Biomechanical topography of human articular cartilage in the first metatarsophalangeal joint

The objective of this study was to provide a map of cartilage biomechanical properties, thickness, and histomorphometric characteristics in the human, cadaveric first metatarsophangeal joint, to determine if normal articular cartilage was predisposed topographically to biomechanical mismatches in articulating surfaces. Cartilage intrinsic material properties and thickness were obtained from seven pairs of human, freshly frozen, cadaveric, metatarsophalangeal joints using an automated creep indentation apparatus under conditions of biphasic creep.
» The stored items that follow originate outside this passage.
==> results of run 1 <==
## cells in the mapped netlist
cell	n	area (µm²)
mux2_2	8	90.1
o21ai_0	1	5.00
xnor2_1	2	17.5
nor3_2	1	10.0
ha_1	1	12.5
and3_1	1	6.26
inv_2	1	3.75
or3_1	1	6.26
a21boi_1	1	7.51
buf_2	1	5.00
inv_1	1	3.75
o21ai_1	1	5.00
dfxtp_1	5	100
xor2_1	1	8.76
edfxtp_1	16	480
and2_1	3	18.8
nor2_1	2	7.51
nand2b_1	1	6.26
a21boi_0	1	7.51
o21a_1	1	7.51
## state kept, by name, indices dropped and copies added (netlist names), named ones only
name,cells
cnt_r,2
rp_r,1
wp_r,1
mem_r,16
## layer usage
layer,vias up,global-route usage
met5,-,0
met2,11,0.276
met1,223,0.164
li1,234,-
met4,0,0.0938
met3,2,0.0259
**src/rtl/core/kmwf_pkg.sv**
```systemverilog
`default_nettype none

package kmwf_pkg;

  // fixed field widths
  localparam int ID_W   = 13;
  localparam int CELL_W = 12;
  localparam int CFG_W  = 7;
  localparam int CFG_IDX_W = 1;

  // union-find rank field
  localparam int RANK_W = 4;
  localparam logic [RANK_W-1:0] RANK_INIT = 4'd1;
  localparam logic [RANK_W-1:0] RANK_TOP  = 4'd15;

  // default grid limits
  localparam int DEF_MAX_ROWS = 64;
  localparam int DEF_MAX_COLS = 64;

  // register indexes
  localparam logic [CFG_IDX_W-1:0] REG_ROWS = 1'd0;
  localparam logic [CFG_IDX_W-1:0] REG_COLS = 1'd1;

  // register reset values
  localparam logic [CFG_W-1:0] ROWS_RST = 7'd8;
  localparam logic [CFG_W-1:0] COLS_RST = 7'd8;

  // depth of the queue between decoder and union-find engine
  localparam int QUEUE_DEPTH = 2;

endpackage

`default_nettype wire

```
**src/rtl/core/kmwf_front.sv**
```systemverilog
`default_nettype none

module kmwf_front #(
  parameter int MAX_ROWS = kmwf_pkg::DEF_MAX_ROWS,
  parameter int MAX_COLS = kmwf_pkg::DEF_MAX_COLS,
  localparam int SLOTS = MAX_ROWS * MAX_COLS,
  localparam int AW = $clog2(SLOTS),
  localparam int EW = 3 * AW + 1
) (
  input  wire logic                           clk,
  input  wire logic                           rst_n,
  input  wire logic                           cfg_we,
  input  wire logic [kmwf_pkg::CFG_IDX_W-1:0] cfg_index,
  input  wire logic [kmwf_pkg::CFG_W-1:0]     cfg_data,
  input  wire logic                           in_valid,
  output logic                                in_ready,
  input  wire logic [kmwf_pkg::ID_W-1:0]      in_wall_id,
  input  wire logic                           clear_busy,
  input  wire logic                           q_full,
  output logic                                q_push,
  output logic      [EW-1:0]                  q_data
);

  localparam int CFG_W = kmwf_pkg::CFG_W;
  localparam int ID_W  = kmwf_pkg::ID_W;
  localparam int NW    = AW + 1;
  localparam int WW    = (ID_W > NW) ? ID_W : NW;
  localparam int PW    = 2 * CFG_W;
  localparam int CNT_W = $clog2(AW);

  localparam logic [2:0] F_IDLE = 3'd0;
  localparam logic [2:0] F_DIM  = 3'd1;
  localparam logic [2:0] F_DEC  = 3'd2;
  localparam logic [2:0] F_DIV  = 3'd3;
  localparam logic [2:0] F_PUSH = 3'd4;

  logic [2:0]       st_r, st_nxt;
  logic [CFG_W-1:0] rows_r, rows_nxt;
  logic [CFG_W-1:0] cols_r, cols_nxt;
  logic [ID_W-1:0]  id_r, id_nxt;
  logic [CFG_W-1:0] colsc_r, colsc_nxt;
  logic [NW-1:0]    n_r, n_nxt;
  logic [AW-1:0]    h_r, h_nxt;
  logic [CFG_W-1:0] rem_r, rem_nxt;
  logic [CNT_W-1:0] cnt_r, cnt_nxt;
  logic [AW-1:0]    c1_r, c1_nxt;
  logic [AW-1:0]    c2_r, c2_nxt;
  logic             bad_r, bad_nxt;

  logic [CFG_W-1:0] rows_c, cols_c;
  logic [WW-1:0]    id_w, n_w, col_w, h_w;
  logic [CFG_W:0]   trial;
  logic [CFG_W-1:0] rem_new;

  // clamp grid registers into the supported range
  always_comb begin
    if (rows_r == '0) rows_c = CFG_W'(1);
    else if (int'(rows_r) > MAX_ROWS) rows_c = CFG_W'(MAX_ROWS);
    else rows_c = rows_r;
    if (cols_r == '0) cols_c = CFG_W'(1);
    else if (int'(cols_r) > MAX_COLS) cols_c = CFG_W'(MAX_COLS);
    else cols_c = cols_r;
  end

  assign id_w  = WW'(id_r);
  assign n_w   = WW'(n_r);
  assign col_w = WW'(colsc_r);
  assign h_w   = id_w - n_w;

  // one remainder bit per cycle
  assign trial   = {rem_r, h_r[AW-1]};
  assign rem_new = (trial >= {1'b0, colsc_r}) ? CFG_W'(trial - {1'b0, colsc_r})
                                              : CFG_W'(trial);

  always_comb begin
    rows_nxt  = rows_r;
    cols_nxt  = cols_r;
    st_nxt    = st_r;
    id_nxt    = id_r;
    colsc_nxt = colsc_r;
    n_nxt     = n_r;
    h_nxt     = h_r;
    rem_nxt   = rem_r;
    cnt_nxt   = cnt_r;
    c1_nxt    = c1_r;
    c2_nxt    = c2_r;
    bad_nxt   = bad_r;
    in_ready  = 1'b0;
    q_push    = 1'b0;

    if (cfg_we) begin
      case (cfg_index)
        kmwf_pkg::REG_ROWS: rows_nxt = cfg_data;
        kmwf_pkg::REG_COLS: cols_nxt = cfg_data;
        default: ;
      endcase
    end

    case (st_r)
      F_IDLE: begin
        in_ready = !clear_busy;
        if (in_valid && !clear_busy) begin
          id_nxt = in_wall_id;
          st_nxt = F_DIM;
        end
      end
      F_DIM: begin
        n_nxt     = NW'(PW'(rows_c) * PW'(cols_c));
        colsc_nxt = cols_c;
        st_nxt    = F_DEC;
      end
      F_DEC: begin
        c1_nxt  = '0;
        c2_nxt  = '0;
        bad_nxt = 1'b1;
        st_nxt  = F_PUSH;
        if (id_w < n_w) begin
          // wall to the cell below
          if (id_w < n_w - col_w) begin
            c1_nxt  = AW'(id_w);
            c2_nxt  = AW'(id_w + col_w);
            bad_nxt = 1'b0;
          end
        end else if (h_w < n_w) begin
          // wall to the right: find the column first
          h_nxt   = AW'(h_w);
          c1_nxt  = AW'(h_w);
          rem_nxt = '0;
          cnt_nxt = '0;
          bad_nxt = 1'b0;
          st_nxt  = F_DIV;
        end
      end
      F_DIV: begin
        rem_nxt = rem_new;
        h_nxt   = h_r << 1;
        cnt_nxt = cnt_r + CNT_W'(1);
        if (cnt_r == CNT_W'(AW - 1)) begin
          if (rem_new == colsc_r - CFG_W'(1)) begin
            bad_nxt = 1'b1;
            c1_nxt  = '0;
            c2_nxt  = '0;
          end else begin
            c2_nxt = c1_r + AW'(1);
          end
          st_nxt = F_PUSH;
        end
      end
      F_PUSH: begin
        q_push = !q_full;
        if (!q_full) st_nxt = F_IDLE;
      end
      default: st_nxt = F_IDLE;
    endcase
  end

  assign q_data = {bad_r, AW'(n_r - NW'(1)), c2_r, c1_r};

  always_ff @(posedge clk) begin
    if (!rst_n) begin
      st_r   <= F_IDLE;
      rows_r <= kmwf_pkg::ROWS_RST;
      cols_r <= kmwf_pkg::COLS_RST;
    end else begin
      st_r   <= st_nxt;
      rows_r <= rows_nxt;
      cols_r <= cols_nxt;
    end
  end

  always_ff @(posedge clk) begin
    id_r    <= id_nxt;
    colsc_r <= colsc_nxt;
    n_r     <= n_nxt;
    h_r     <= h_nxt;
    rem_r   <= rem_nxt;
    cnt_r   <= cnt_nxt;
    c1_r    <= c1_nxt;
    c2_r    <= c2_nxt;
    bad_r   <= bad_nxt;
  end

  a_no_take_in_clear: assert property (@(posedge clk) disable iff (!rst_n)
    clear_busy |-> !in_ready)
    else $error("item taken during table clear");

  a_bad_cells_zero: assert property (@(posedge clk) disable iff (!rst_n)
    (q_push && bad_r) |-> (c1_r == '0 && c2_r == '0))
    else $error("bad wall pushed with nonzero cells");

endmodule

`default_nettype wire

```
File: src/rtl/dtmps_pkg.sv
// shared types and character codes for the decimal tape min prefix sum block
package dtmps_pkg;

   localparam int unsigned WORD_W = 64;

   localparam logic [7:0] CHAR_MINUS = 8'h2D;
   localparam logic [7:0] CHAR_ZERO  = 8'h30;
   localparam logic [7:0] CHAR_NINE  = 8'h39;

   // fourth code unused, behaves as skipping
   typedef enum logic [1:0] {
      PH_SKIP   = 2'd0,
      PH_SIGN   = 2'd1,
      PH_DIGITS = 2'd2
   } phase_type;

   // token closed in this step, handed from the parser to the tally
   typedef struct packed {
      logic              close;
      logic [WORD_W-1:0] value;
      logic              neg_ovf;
      logic              digit_ovf;
   } token_type;

   // result produced by the tally in this step
   typedef struct packed {
      logic              emit;
      logic [WORD_W-1:0] final_balance;
      logic [WORD_W-1:0] lowest_balance;
      logic              overflow;
   } tally_type;

endpackage

File: src/rtl/decimal_tape_min_prefix_sum.sv
// top level: byte stream in, tape balances out, input and result registers
//
// reads an ascii tape one byte per transfer. bytes other than '-' and digits
// are skipped; a token is an optional '-' and digits, a lone '-' is zero, and
// the byte ending a token is consumed with it. the first token of a tape is
// the entry count, each later token adds to a 64-bit balance, and the lowest
// prefix balance (empty prefix = 0) is tracked. after the last entry, or at
// once for a count of zero or less, one result transfer carries the final
// balance, the lowest balance and a sticky overflow flag (digit, negation or
// sum overflow, values wrap). req_stream_end closes a pending token and, if
// a header was seen, reports the balances so far; all state is then cleared.
// timing: a byte is taken into the input register at its transfer edge and
// processed from there by the parser and tally into the result register,
// which raises rsp_valid for the byte that completes a tape; one byte is
// taken per cycle while the result side keeps up, and a result waiting for
// rsp_ready holds the input register, the only loop being the per-byte
// state update (times-ten shift-add, 64-bit add and signed compare)
module decimal_tape_min_prefix_sum (
   input  logic        clock,
   input  logic        reset,
   input  logic        req_valid,
   output logic        req_ready,
   input  logic [7:0]  req_char_byte,
   input  logic        req_stream_end,
   output logic        rsp_valid,
   input  logic        rsp_ready,
   output logic [63:0] rsp_final_balance,
   output logic [63:0] rsp_lowest_balance,
   output logic        rsp_overflow
);
   import dtmps_pkg::*;

   // input register
   logic              in_valid_ff;
   logic [7:0]        char_ff;
   logic              end_ff;

   // result register
   logic              rsp_valid_ff;
   logic [WORD_W-1:0] final_ff;
   logic [WORD_W-1:0] lowest_ff;
   logic              ovf_ff;

   logic              out_free;
   logic              step;
   token_type         tok;
   tally_type         res;

   // the held byte advances whenever the result slot can take a result
   assign out_free  = !rsp_valid_ff || rsp_ready;
   assign step      = in_valid_ff && out_free;
   assign req_ready = !in_valid_ff || step;

   dtmps_token u_token (
      .clock      (clock),
      .reset      (reset),
      .step       (step),
      .char_byte  (char_ff),
      .stream_end (end_ff),
      .tok        (tok)
   );

   dtmps_tally u_tally (
      .clock      (clock),
      .reset      (reset),
      .step       (step),
      .stream_end (end_ff),
      .tok        (tok),
      .res        (res)
   );

   always_ff @(posedge clock) begin
      if (reset) begin
         in_valid_ff <= 1'b0;
      end else if (req_ready) begin
         in_valid_ff <= req_valid;
      end
   end

   // payload of the input register
   always_ff @(posedge clock) begin
      if (req_valid && req_ready) begin
         char_ff <= req_char_byte;
         end_ff  <= req_stream_end;
      end
   end

   always_ff @(posedge clock) begin
      if (reset) begin
         rsp_valid_ff <= 1'b0;
      end else if (step && res.emit) begin
         rsp_valid_ff <= 1'b1;
      end else if (rsp_ready) begin
         rsp_valid_ff <= 1'b0;
      end
   end

   // payload of the result register
   always_ff @(posedge clock) begin
      if (step && res.emit) begin
         final_ff  <= res.final_balance;
         lowest_ff <= res.lowest_balance;
         ovf_ff    <= res.overflow;
      end
   end

   assign rsp_valid          = rsp_valid_ff;
   assign rsp_final_balance  = final_ff;
   assign rsp_lowest_balance = lowest_ff;
   assign rsp_overflow       = ovf_ff;

endmodule
## config.mk

```make
export PLATFORM = sky130hd
export DESIGN_NAME = wav_riff_header_parser
export DESIGN_NICKNAME = d
export VERILOG_FILES = /design/src/hdl/wavrp_pkg.sv /design/src/hdl/wav_riff_header_parser.sv
export VERILOG_INCLUDE_DIRS = /design/src /design/src/hdl
export SDC_FILE = /design/constraint.sdc
export NUM_CORES = 1
export LEC_CHECK = 0
export BUFFER_PORTS_ARGS = -buffer_cell sky130_fd_sc_hd__buf_2
export CAP_MARGIN = 25
export CORE_UTILIZATION = 55
export DETAILED_ROUTE_END_ITERATION = 12
export PLACE_DENSITY = 0.73
export RECOVER_POWER = 25
export SYNTH_ARGS = -nofsm -noshare
export SYNTH_HDL_FRONTEND = slang
export SYNTH_SLANG_ARGS = --single-unit
```

## constraint.sdc

```tcl
create_clock -name clk_i -period 19.25 [get_ports clk_i]
set_input_delay 1.925 -clock clk_i [delete_from_list [all_inputs] [get_ports clk_i]]
set_output_delay 1.925 -clock clk_i [all_outputs]
set_load 0.02 [all_outputs]
```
Eight sites were tested: four on the metatarsal head, two on the proximal phalanx base, and one on each sesamoid bone to obtain the aggregate modulus, Poisson's ratio, permeability, shear modulus, and thickness. Cartilage in the lateral phalanx site of the left metatarsal head had the largest aggregate modulus (1.34 MPa), whereas the sorest tissue was found in the right medial sesamoid (0.63 MPa). The medial phalanx region of the right joint was the most permeable (4.56 x 10^{- 15} meter⁴/Newton·second), whereas the medial sesamoid articulation of the metatarsal head of the left joint was the least permeable (1.26 x 10^-15 meter⁴/Newton·second). Material properties and thickness are indicative of the tissue's functional environment. The lack of mismatches in cartilage biomechanical properties of the articulating surfaces found in this study may be supportive of clinical observations that early degenerative changes, in the absence of traumatic events, do not occur at the selected test sites in the human first metatarsophalangeal joint.